Juliette Lewis | Photo by Wendy McCardle for WXPN | wendymccardle.com
A punk rocker with a blueswoman’s soul, Juliette Lewis rages at Union Transfer
The transition from actor to musician is a precarious one. Anyone who remembers Eddie Murphy’s “Party All The Time” or more recently, Scarlett Johannson’s Anywhere I Lay My Head, accepts this as fact. While there are plenty of arguable exceptions to the rule, in a culture where celebrity equals royalty, music remains the one sacred territory in which a Hollywood connection doesn’t automatically earn credibility.
So skeptical but curious was the mood as a modest crowd peppered the floor of Union Transfer on Monday night in anticipation of Juliette Lewis’ appearance. The actress, best known for her roles in Natural Born Killers, Cape Fear and What’s Eating Gilbert Grape, is back in town for her first U.S. tour since the 2009 dissolution of her band, The Licks. The Licks reunited in 2015 and interest in Lewis as a musician renewed this year with the release of the Michael Rapaport-directed short form documentary Hard Lovin’ Woman.

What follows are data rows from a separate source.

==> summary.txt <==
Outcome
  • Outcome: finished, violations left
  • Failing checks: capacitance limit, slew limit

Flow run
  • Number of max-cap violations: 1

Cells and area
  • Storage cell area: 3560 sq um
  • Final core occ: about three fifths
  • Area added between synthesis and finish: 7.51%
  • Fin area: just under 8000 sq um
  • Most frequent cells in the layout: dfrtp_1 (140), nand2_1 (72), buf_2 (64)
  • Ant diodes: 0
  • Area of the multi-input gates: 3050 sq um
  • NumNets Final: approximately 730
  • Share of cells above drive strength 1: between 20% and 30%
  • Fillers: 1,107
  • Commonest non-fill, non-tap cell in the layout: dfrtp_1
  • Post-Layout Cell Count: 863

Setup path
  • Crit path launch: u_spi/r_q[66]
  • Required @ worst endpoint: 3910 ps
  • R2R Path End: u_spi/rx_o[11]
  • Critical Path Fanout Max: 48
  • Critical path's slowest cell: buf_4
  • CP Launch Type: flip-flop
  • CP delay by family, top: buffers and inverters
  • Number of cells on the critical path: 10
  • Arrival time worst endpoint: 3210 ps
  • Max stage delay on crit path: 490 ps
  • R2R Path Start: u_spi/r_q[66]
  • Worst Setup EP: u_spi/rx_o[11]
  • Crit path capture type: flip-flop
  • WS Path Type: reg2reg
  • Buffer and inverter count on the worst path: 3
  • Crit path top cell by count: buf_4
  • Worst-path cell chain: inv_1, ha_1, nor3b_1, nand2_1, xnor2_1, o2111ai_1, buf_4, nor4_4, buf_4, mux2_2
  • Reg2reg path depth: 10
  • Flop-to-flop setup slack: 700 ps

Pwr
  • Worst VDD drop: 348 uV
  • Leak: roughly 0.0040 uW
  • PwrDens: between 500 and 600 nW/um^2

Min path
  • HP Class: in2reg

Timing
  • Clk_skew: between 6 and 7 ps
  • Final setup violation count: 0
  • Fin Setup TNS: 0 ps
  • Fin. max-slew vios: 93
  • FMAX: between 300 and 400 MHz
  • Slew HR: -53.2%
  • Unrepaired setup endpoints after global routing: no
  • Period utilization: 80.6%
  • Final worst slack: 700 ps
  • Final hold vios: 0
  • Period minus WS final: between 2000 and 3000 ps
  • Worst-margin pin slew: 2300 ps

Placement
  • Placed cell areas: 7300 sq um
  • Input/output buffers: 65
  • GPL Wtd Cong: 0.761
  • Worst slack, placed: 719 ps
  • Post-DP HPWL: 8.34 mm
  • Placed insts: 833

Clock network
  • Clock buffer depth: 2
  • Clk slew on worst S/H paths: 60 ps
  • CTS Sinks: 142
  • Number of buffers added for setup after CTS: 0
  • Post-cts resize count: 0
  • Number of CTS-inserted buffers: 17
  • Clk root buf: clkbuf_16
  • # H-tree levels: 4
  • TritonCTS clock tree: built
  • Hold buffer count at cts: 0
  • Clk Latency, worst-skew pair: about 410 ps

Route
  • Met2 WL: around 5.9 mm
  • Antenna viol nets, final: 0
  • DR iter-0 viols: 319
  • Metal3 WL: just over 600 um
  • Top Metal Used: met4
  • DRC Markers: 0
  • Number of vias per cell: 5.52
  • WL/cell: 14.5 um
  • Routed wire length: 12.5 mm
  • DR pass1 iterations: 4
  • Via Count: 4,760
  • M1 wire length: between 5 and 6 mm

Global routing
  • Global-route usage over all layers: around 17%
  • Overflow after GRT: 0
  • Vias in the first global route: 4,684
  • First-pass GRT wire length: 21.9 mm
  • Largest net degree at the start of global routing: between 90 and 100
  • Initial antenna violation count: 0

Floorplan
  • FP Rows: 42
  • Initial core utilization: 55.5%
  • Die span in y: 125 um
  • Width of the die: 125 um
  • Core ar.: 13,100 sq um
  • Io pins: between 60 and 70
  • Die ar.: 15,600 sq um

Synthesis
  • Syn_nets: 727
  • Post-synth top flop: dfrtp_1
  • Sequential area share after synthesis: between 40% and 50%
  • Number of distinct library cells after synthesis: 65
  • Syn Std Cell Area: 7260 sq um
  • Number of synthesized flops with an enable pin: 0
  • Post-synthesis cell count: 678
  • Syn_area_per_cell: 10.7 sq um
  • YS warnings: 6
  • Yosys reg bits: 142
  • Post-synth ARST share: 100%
--- src/rtl/intagg_pkg.sv ---
package intagg_pkg;
    localparam int WORD_BITS = 32;

    typedef enum logic [1:0] {
        REGION_NONE   = 2'd0,
        REGION_ENABLE = 2'd1,
        REGION_STATUS = 2'd2
    } region_e;
endpackage

--- src/rtl/intagg_sync.sv ---
module intagg_sync #(
    parameter int WIDTH = 64
) (
    input  logic             clk,
    input  logic             rst_n,
    input  logic [WIDTH-1:0] async_in,
    output logic [WIDTH-1:0] sync_out
);
    logic [WIDTH-1:0] meta_q;

    always_ff @(posedge clk or negedge rst_n) begin
        if (!rst_n) begin
            meta_q   <= '0;
            sync_out <= '0;
        end else begin
            meta_q   <= async_in;
            sync_out <= meta_q;
        end
    end
endmodule
## config.mk

```make
export PLATFORM = sky130hd
export DESIGN_NAME = cipher_keyiv_bank
export DESIGN_NICKNAME = d
export VERILOG_FILES = /design/src/rtl/cipher_keyiv_pkg.sv /design/src/rtl/keyiv_addr_decode.sv /design/src/rtl/keyiv_run_fsm.sv /design/src/rtl/keyiv_word_bank.sv /design/src/rtl/cipher_keyiv_bank.sv
export SDC_FILE = /design/constraint.sdc
export NUM_CORES = 1
export LEC_CHECK = 0
export BUFFER_PORTS_ARGS = -buffer_cell sky130_fd_sc_hd__buf_2
export CORE_MARGIN = 2
export CORE_UTILIZATION = 35
export CTS_BUF_LIST = sky130_fd_sc_hd__clkbuf_8
export CTS_CLUSTER_DIAMETER = 40
export DETAILED_ROUTE_END_ITERATION = 12
export PLACE_DENSITY = 0.58
export SLEW_MARGIN = 20
export SYNTH_ARGS = -nofsm -noshare
export SYNTH_HDL_FRONTEND = slang
export SYNTH_SLANG_ARGS = --single-unit
```

## constraint.sdc

```tcl
create_clock -name clk -period 3.8 [get_ports clk]
set_input_delay 0.38 -clock clk [delete_from_list [all_inputs] [get_ports clk]]
set_output_delay 0.38 -clock clk [all_outputs]
set_load 0.05 [all_outputs]
```
$ cat config.mk
export PLATFORM = sky130hd
export DESIGN_NAME = ref_mode_ctrl
export DESIGN_NICKNAME = d
export VERILOG_FILES = /design/src/rtl/refsel_pkg.sv /design/src/rtl/refsel_sync.sv /design/src/rtl/refsel_decode.sv /design/src/rtl/refsel_cfg.sv /design/src/rtl/ref_mode_ctrl.sv
export SDC_FILE = /design/constraint.sdc
export NUM_CORES = 1
export LEC_CHECK = 0
export ABC_AREA = 0
export BUFFER_PORTS_ARGS = -buffer_cell sky130_fd_sc_hd__buf_4
export CAP_MARGIN = 20
export CORE_MARGIN = 1.5
export CORE_UTILIZATION = 48
export CTS_CLUSTER_SIZE = 25
export DETAILED_ROUTE_END_ITERATION = 8
export GPL_ROUTABILITY_DRIVEN = 0
export PLACE_DENSITY = 0.76
export SLEW_MARGIN = 40
export SYNTH_ARGS = -nofsm -noshare
export SYNTH_HDL_FRONTEND = slang
export SYNTH_SLANG_ARGS = --single-unit
$ cat constraint.sdc
create_clock -name clk_i -period 1.65 [get_ports clk_i]
set_input_delay 0.165 -clock clk_i [delete_from_list [all_inputs] [get_ports clk_i]]
set_output_delay 0.165 -clock clk_i [all_outputs]
set_load 0.01 [all_outputs]
### src/rtl/fpmul_pkg.sv
package fpmul_pkg;

  // Operand class after decoding the reserved exponent codes.
  typedef enum logic [1:0] {
    CLS_ZERO = 2'd0,
    CLS_NORM = 2'd1,
    CLS_INF  = 2'd2,
    CLS_NAN  = 2'd3
  } fp_cls_e;

  typedef struct packed {
    logic inv;
    logic ovf;
    logic unf;
  } fp_flags_t;

endpackage

### src/rtl/fpmul_unpack.sv
module fpmul_unpack
  import fpmul_pkg::*;
#(
  parameter int EXP_W  = 8,
  parameter int FRAC_W = 23
) (
  input  logic [EXP_W+FRAC_W:0] op,
  output logic                  sign,
  output logic [EXP_W-1:0]      exp,
  output logic [FRAC_W:0]       mant,
  output fp_cls_e               cls
);
  logic [FRAC_W-1:0] frac;

  assign sign = op[EXP_W+FRAC_W];
  assign exp  = op[EXP_W+FRAC_W-1:FRAC_W];
  assign frac = op[FRAC_W-1:0];
  assign mant = {1'b1, frac};

  // Zero exponent means no hidden bit; denormals are flushed to zero here.
  always_comb begin
    if (exp == '0)
      cls = CLS_ZERO;
    else if (exp == '1)
      cls = (frac == '0) ? CLS_INF : CLS_NAN;
    else
      cls = CLS_NORM;
  end
endmodule

### src/rtl/fpmul_round.sv
module fpmul_round #(
  parameter int EXP_W  = 8,
  parameter int FRAC_W = 23,
  localparam int W      = 1 + EXP_W + FRAC_W,
  localparam int MANT_W = FRAC_W + 1,
  localparam int PROD_W = 2 * MANT_W,
  localparam int ESW    = EXP_W + 2,
  localparam int EMAX   = (1 << EXP_W) - 1
) (
  input  logic [PROD_W-1:0]     prod,
  input  logic signed [ESW-1:0] exp_in,
  input  logic                  sign,
  output logic [W-1:0]          result,
  output logic                  ovf,
  output logic                  unf
);
  logic [PROD_W-1:0]     norm;
  logic [MANT_W-1:0]     kept;
  logic                  g_bit, r_bit, s_bit, rnd_up;
  logic [MANT_W:0]       rsum;
  logic                  carry;
  logic signed [ESW-1:0] e_fin;

  // Product of two 1.x significands lies in [1,4): at most one left shift.
  assign norm  = prod[PROD_W-1] ? prod : (prod << 1);
  assign kept  = norm[PROD_W-1 -: MANT_W];
  assign g_bit = norm[MANT_W-1];
  assign r_bit = norm[MANT_W-2];
  assign s_bit = |norm[MANT_W-3:0];

  // Nearest-even: round up above half, or at exactly half when kept is odd.
  assign rnd_up = g_bit & (r_bit | s_bit | kept[0]);
  assign rsum   = {1'b0, kept} + {{MANT_W{1'b0}}, rnd_up};
  assign carry  = rsum[MANT_W];

  // On carry rsum is 10..0, so its low fraction bits already read as the
  // significand 1.0 after the extra right shift; only the exponent moves.
  assign e_fin = exp_in
               + $signed({{(ESW-1){1'b0}}, prod[PROD_W-1]})
               + $signed({{(ESW-1){1'b0}}, carry});

  always_comb begin
    ovf    = 1'b0;
    unf    = 1'b0;
    result = {sign, e_fin[EXP_W-1:0], rsum[FRAC_W-1:0]};
    if (e_fin > ESW'(EMAX - 1)) begin
      ovf    = 1'b1;
      result = {sign, {EXP_W{1'b1}}, {FRAC_W{1'b0}}};
    end else if (e_fin < ESW'(1)) begin
      unf    = 1'b1;
      result = {sign, {(W-1){1'b0}}};
    end
  end
endmodule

The film, which takes its name from a track off Lewis’ 2009 Omar Rodriguez-Lopez-produced full-length solo debut Terra Incognita, allows a glimpse into Lewis’ life as she all but abandons a 20 year-long career in acting to pursue a raw passion for rock & roll and independently release her own music. It presents a compelling case for why you should make it a point to see a Juliette Lewis show at least once in your life. Still, in the moments leading up to Lewis’ call time upon Union Transfer’s stage, a small handful of hardcore fans patiently hugged the edge of the stage while the loudest voices in the room preoccupied themselves with discussing the specifics of her curriculum vitae.
Documentaries and IMDB details aside, I don’t think any of us had an idea of what we were in for. The house lights were cut and the first ten seconds of The Rolling Stones’ “Sympathy For The Devil” looped as the band filed in. Those samba rhythms and primal howls grew trance-like in the darkness until Lewis appeared before us in a star-spangled unitard, looking like the love child of David Lee Roth and Evel Knievel. The music visibly coursed through her every cell like electroshock therapy. As the small crowd swelled under her energy, I wondered if R5 Productions should have looked into padding the room, because it felt like Lewis was about to turn the place into a wrestling ring.

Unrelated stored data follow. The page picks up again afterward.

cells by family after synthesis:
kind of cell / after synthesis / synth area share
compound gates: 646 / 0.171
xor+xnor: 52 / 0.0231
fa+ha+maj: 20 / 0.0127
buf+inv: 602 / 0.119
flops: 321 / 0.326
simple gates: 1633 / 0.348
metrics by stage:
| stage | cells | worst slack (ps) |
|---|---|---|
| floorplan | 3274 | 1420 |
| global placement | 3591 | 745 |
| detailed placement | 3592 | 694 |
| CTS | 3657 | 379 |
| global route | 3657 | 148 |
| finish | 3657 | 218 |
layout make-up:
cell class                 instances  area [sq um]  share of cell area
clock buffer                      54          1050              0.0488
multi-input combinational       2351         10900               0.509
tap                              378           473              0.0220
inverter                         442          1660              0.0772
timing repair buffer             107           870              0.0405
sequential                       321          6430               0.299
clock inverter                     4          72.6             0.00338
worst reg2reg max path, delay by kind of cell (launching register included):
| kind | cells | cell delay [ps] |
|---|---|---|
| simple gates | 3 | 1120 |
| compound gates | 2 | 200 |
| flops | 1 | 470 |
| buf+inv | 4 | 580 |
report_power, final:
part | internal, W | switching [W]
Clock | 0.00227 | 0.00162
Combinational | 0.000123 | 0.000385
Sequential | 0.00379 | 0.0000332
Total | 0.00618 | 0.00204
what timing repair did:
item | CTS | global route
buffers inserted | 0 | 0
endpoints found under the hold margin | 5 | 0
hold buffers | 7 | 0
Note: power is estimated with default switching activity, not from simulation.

To the naked eye, Lewis’ stage presence has all the bells and whistles that make a great rock show. Wild hair flips and serpentine snaps of the microphone cord keep the heart racing, but a closer look reveals a more subtle, nuanced performer. Quick to connect with her audience, Lewis is as unabashedly vulnerable as she is wild. She’s a punk rocker with a blueswoman’s soul. A deep look into her eyes reveals a pure heart full of joy replete with flickers of pure crazy.
Her four-piece band wove their way through the older, classic rock-tinged Licks tracks, mixing in the alt-rock sounds of Terra Incognita as well as the bright and bouncy funk of Lewis’ brand new single “Hello Hero”. Lewis’ voice slid in and out of smooth, soulful valleys, hitting the rough spots in all the right places. She effortlessly traversed over peaks that conjured Janis Joplin’s psych-blues just as well as Karen O’s modern sensibility. There was not one dull moment in her roughly 90 minute-long set.
Of course when an Oscar-nominated actor can pull off a performance this believable, suspicions rise that it’s just another role. But there’s nothing disingenuous about what Juliette Lewis brings to the stage. In the live setting, she reveals her true self – a beast that was caged for two decades while she made a living by pretending to be someone else. As she explains in Hard Lovin’ Woman, “When all thought disappears and it’s all feeling and it’s all expression, then you’ve arrived. And for me, that only happens at shows.” The rest of us should only hold on for dear life.